PROBLEM →
From the entries below, please gather each line containing the string "unique".
** DATA follows **
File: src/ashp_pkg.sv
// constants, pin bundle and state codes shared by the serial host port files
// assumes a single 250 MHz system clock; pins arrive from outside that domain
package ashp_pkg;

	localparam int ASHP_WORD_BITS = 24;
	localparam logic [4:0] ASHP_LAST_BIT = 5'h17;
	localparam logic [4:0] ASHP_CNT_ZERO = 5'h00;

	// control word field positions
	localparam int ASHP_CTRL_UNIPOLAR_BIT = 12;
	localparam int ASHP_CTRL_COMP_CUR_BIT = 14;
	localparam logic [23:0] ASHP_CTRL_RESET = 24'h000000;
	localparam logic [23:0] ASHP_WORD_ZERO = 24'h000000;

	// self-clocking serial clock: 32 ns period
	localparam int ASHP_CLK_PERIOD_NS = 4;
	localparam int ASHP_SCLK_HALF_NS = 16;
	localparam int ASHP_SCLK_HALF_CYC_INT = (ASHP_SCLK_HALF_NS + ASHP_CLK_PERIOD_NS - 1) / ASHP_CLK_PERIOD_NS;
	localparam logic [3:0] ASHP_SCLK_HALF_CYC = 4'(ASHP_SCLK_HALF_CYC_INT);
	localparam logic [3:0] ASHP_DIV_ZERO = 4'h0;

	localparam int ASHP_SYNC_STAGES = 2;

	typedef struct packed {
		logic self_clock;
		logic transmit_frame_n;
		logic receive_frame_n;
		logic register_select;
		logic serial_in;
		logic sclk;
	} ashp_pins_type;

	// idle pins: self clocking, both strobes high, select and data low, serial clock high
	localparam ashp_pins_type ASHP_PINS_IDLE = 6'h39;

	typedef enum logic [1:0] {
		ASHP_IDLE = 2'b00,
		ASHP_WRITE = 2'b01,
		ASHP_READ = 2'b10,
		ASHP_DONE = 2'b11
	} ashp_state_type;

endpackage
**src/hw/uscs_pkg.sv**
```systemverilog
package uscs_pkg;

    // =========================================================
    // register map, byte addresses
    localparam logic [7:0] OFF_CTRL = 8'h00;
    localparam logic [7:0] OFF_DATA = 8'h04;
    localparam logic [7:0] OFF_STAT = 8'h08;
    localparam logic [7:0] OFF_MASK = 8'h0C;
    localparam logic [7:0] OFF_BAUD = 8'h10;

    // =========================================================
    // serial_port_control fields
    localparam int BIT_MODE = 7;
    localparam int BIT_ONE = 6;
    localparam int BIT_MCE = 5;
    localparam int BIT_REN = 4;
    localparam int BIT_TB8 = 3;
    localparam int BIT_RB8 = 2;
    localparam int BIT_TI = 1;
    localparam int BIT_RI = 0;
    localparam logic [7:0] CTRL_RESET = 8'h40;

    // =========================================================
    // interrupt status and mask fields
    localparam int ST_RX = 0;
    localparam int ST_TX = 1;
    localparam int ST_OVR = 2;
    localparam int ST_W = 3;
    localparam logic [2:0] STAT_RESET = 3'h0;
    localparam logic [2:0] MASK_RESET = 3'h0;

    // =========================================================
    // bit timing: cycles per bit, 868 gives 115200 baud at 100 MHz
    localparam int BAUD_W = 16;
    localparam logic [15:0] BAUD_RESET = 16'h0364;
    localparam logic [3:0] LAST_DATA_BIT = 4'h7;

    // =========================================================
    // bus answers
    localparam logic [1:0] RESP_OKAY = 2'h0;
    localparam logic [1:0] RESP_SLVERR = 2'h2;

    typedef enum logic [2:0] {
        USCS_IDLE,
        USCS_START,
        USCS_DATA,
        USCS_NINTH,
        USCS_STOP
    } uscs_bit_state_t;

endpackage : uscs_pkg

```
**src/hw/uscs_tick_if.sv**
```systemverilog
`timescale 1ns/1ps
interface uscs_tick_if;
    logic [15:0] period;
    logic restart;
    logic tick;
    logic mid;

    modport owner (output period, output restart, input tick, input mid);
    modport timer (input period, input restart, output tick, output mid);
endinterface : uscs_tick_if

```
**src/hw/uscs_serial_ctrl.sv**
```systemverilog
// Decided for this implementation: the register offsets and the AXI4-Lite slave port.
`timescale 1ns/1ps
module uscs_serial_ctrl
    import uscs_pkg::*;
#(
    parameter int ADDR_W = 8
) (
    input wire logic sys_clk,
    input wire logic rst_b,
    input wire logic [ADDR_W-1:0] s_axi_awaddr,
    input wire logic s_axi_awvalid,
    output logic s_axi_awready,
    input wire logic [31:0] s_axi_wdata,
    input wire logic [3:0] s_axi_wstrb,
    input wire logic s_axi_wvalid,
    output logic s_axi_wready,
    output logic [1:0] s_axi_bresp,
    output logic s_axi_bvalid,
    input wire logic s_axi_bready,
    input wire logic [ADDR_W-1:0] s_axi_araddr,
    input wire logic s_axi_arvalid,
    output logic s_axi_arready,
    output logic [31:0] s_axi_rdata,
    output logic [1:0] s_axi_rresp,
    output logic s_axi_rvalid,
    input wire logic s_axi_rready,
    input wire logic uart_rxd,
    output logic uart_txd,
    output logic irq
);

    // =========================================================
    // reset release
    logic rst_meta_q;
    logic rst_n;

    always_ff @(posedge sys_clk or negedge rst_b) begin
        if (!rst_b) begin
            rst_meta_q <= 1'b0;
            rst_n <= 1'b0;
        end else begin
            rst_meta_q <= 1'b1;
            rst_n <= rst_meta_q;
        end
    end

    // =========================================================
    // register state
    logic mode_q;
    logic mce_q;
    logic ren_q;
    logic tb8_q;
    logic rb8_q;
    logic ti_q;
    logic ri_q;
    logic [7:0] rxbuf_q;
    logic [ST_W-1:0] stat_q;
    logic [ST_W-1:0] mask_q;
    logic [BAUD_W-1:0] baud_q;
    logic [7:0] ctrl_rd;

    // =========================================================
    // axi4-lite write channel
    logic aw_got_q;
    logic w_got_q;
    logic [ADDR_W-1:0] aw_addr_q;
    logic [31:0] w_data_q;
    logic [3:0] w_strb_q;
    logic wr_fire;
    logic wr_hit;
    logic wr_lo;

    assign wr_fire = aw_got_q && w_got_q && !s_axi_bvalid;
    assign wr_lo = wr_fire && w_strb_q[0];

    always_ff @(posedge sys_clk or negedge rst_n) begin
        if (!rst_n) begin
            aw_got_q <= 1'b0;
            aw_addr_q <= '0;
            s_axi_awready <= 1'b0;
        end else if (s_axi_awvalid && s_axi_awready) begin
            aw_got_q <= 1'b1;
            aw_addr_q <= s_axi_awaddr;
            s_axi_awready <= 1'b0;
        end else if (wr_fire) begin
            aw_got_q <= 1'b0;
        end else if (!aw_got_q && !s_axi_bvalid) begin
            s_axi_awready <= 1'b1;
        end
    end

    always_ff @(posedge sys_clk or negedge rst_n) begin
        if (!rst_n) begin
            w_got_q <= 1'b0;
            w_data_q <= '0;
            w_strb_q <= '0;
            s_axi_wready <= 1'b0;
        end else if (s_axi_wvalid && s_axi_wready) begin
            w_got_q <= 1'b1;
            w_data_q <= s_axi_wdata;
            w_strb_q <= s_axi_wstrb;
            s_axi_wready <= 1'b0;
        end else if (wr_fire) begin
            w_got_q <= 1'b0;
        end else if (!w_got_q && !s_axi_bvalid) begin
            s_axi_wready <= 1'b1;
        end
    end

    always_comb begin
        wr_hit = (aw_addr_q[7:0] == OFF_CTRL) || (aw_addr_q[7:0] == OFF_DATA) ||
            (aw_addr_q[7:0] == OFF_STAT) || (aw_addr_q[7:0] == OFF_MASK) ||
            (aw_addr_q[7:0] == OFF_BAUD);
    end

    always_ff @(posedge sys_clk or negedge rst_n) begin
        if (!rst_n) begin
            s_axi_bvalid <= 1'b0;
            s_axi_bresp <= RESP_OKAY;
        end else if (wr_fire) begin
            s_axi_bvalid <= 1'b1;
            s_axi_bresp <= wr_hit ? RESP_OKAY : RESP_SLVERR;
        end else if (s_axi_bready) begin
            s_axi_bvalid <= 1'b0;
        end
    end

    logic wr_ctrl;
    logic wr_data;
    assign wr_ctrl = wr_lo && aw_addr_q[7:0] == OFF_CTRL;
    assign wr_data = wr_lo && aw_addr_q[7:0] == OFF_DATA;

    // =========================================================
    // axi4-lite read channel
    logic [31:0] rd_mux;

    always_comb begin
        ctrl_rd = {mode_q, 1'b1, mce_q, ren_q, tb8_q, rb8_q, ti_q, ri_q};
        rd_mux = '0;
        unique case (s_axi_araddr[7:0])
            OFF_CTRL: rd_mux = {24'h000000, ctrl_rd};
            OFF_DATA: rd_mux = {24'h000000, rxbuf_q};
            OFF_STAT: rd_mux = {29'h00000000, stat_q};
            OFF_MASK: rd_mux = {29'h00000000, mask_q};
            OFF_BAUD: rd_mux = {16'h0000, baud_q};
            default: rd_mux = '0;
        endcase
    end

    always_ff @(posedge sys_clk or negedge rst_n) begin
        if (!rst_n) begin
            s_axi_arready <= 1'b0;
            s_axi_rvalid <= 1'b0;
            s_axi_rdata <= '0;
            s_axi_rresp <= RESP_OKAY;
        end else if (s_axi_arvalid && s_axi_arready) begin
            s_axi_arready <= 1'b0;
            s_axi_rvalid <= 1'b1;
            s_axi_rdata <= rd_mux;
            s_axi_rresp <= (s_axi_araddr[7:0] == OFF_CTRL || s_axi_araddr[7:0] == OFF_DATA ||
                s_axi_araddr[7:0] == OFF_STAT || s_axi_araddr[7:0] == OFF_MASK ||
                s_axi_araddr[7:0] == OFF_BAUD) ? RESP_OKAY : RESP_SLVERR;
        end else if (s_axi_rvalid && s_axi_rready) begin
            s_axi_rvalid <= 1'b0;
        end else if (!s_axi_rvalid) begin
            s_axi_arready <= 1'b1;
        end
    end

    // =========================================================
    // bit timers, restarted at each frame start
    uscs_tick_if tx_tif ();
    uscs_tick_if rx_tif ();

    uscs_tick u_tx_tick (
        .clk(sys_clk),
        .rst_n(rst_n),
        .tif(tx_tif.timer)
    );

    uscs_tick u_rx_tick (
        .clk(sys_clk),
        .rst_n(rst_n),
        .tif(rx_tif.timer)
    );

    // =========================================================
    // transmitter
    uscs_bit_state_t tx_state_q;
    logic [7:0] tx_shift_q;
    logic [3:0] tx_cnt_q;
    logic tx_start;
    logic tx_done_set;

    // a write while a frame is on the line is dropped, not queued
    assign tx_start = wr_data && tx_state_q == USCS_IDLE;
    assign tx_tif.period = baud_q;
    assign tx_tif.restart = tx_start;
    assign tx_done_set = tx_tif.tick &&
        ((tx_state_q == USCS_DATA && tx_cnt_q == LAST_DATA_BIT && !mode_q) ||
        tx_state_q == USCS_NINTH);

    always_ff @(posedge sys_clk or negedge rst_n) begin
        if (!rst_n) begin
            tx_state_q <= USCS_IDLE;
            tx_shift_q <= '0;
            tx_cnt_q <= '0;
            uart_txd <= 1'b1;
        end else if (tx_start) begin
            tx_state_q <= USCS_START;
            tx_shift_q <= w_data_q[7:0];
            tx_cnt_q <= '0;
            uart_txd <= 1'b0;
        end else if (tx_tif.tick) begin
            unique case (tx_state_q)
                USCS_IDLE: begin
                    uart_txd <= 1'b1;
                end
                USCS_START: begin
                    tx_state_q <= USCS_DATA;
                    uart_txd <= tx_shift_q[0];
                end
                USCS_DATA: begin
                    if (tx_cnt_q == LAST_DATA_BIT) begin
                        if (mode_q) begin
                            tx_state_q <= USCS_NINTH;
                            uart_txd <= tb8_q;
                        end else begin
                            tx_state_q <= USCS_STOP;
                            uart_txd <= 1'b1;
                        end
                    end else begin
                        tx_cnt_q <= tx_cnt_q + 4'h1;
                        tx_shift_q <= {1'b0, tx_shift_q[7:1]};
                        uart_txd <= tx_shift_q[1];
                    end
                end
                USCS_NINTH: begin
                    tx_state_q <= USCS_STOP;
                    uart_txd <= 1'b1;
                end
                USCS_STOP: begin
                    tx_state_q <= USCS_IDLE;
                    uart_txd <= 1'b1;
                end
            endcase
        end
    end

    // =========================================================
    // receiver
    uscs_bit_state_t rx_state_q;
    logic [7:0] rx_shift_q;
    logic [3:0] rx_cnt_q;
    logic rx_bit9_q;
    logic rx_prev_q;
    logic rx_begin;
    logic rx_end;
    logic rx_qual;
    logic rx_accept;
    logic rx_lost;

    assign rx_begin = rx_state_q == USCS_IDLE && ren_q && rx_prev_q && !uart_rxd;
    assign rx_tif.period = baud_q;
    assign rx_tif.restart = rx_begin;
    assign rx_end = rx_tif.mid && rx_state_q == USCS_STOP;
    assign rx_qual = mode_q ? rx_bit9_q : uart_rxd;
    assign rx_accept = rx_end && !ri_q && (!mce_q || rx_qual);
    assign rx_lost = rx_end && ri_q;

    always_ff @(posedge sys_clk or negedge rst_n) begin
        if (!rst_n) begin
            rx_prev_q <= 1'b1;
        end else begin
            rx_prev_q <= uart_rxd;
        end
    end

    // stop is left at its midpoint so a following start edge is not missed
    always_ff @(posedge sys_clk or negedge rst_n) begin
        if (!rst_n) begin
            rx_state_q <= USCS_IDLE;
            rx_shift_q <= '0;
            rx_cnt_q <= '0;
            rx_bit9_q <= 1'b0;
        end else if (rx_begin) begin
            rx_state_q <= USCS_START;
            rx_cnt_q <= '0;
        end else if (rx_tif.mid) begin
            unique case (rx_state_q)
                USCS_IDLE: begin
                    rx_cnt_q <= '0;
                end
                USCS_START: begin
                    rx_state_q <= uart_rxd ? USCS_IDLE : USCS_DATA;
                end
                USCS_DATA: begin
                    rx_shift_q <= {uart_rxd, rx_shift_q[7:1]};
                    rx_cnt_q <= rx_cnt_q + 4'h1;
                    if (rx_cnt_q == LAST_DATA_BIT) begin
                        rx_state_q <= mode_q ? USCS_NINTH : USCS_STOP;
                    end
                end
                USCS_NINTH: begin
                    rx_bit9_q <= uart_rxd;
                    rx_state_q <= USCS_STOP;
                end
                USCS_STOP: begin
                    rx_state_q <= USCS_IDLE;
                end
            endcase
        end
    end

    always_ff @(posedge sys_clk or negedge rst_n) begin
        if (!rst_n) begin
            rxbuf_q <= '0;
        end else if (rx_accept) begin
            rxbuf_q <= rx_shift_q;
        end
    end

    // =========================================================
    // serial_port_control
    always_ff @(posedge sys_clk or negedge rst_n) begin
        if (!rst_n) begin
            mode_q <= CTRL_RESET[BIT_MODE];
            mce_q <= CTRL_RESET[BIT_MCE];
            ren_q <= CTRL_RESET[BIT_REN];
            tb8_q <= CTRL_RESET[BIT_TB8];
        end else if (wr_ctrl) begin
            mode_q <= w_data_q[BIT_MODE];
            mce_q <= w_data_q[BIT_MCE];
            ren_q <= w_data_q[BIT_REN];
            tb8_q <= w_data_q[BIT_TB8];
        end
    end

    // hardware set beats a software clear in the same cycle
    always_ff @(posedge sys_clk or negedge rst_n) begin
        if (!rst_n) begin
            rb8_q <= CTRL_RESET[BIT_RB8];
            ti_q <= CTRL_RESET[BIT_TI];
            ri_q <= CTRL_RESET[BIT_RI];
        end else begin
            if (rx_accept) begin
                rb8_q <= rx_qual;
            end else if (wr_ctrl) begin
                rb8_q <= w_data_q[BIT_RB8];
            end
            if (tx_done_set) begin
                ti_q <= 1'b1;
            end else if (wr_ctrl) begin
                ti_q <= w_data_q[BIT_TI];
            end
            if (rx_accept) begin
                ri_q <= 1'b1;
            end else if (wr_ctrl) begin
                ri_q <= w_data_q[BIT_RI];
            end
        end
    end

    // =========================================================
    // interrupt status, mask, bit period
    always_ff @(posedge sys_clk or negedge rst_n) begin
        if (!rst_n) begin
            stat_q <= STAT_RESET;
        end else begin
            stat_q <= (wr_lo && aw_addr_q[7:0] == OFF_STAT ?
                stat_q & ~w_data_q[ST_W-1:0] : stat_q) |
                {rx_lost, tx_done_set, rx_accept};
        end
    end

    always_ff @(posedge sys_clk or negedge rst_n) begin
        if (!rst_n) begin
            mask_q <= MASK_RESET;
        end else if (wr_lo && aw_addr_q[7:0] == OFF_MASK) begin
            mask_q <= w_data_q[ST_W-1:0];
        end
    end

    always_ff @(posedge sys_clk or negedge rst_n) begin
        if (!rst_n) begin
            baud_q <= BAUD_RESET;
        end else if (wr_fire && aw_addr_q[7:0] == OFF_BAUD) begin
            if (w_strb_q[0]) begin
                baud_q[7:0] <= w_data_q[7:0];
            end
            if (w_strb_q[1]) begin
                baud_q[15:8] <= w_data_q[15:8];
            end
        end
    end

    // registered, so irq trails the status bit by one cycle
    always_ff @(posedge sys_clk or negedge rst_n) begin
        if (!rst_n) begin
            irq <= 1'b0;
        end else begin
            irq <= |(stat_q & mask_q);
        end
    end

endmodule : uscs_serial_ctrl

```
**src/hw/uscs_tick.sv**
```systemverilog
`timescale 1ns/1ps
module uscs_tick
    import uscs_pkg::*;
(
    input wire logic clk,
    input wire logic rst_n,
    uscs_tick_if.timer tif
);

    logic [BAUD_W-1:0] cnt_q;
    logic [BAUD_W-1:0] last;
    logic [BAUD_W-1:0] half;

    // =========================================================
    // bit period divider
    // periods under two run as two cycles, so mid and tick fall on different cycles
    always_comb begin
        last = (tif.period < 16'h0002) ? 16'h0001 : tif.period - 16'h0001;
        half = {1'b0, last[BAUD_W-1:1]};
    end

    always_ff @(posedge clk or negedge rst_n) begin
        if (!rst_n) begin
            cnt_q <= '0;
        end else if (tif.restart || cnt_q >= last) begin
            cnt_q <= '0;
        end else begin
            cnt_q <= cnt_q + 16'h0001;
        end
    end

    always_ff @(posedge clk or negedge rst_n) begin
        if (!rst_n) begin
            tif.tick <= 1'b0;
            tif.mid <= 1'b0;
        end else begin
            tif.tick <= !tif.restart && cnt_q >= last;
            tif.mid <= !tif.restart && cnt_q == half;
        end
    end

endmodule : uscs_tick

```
** End of DATA **
EXERCISE ANSWER →
        unique case (s_axi_araddr[7:0])
            unique case (tx_state_q)
            unique case (rx_state_q)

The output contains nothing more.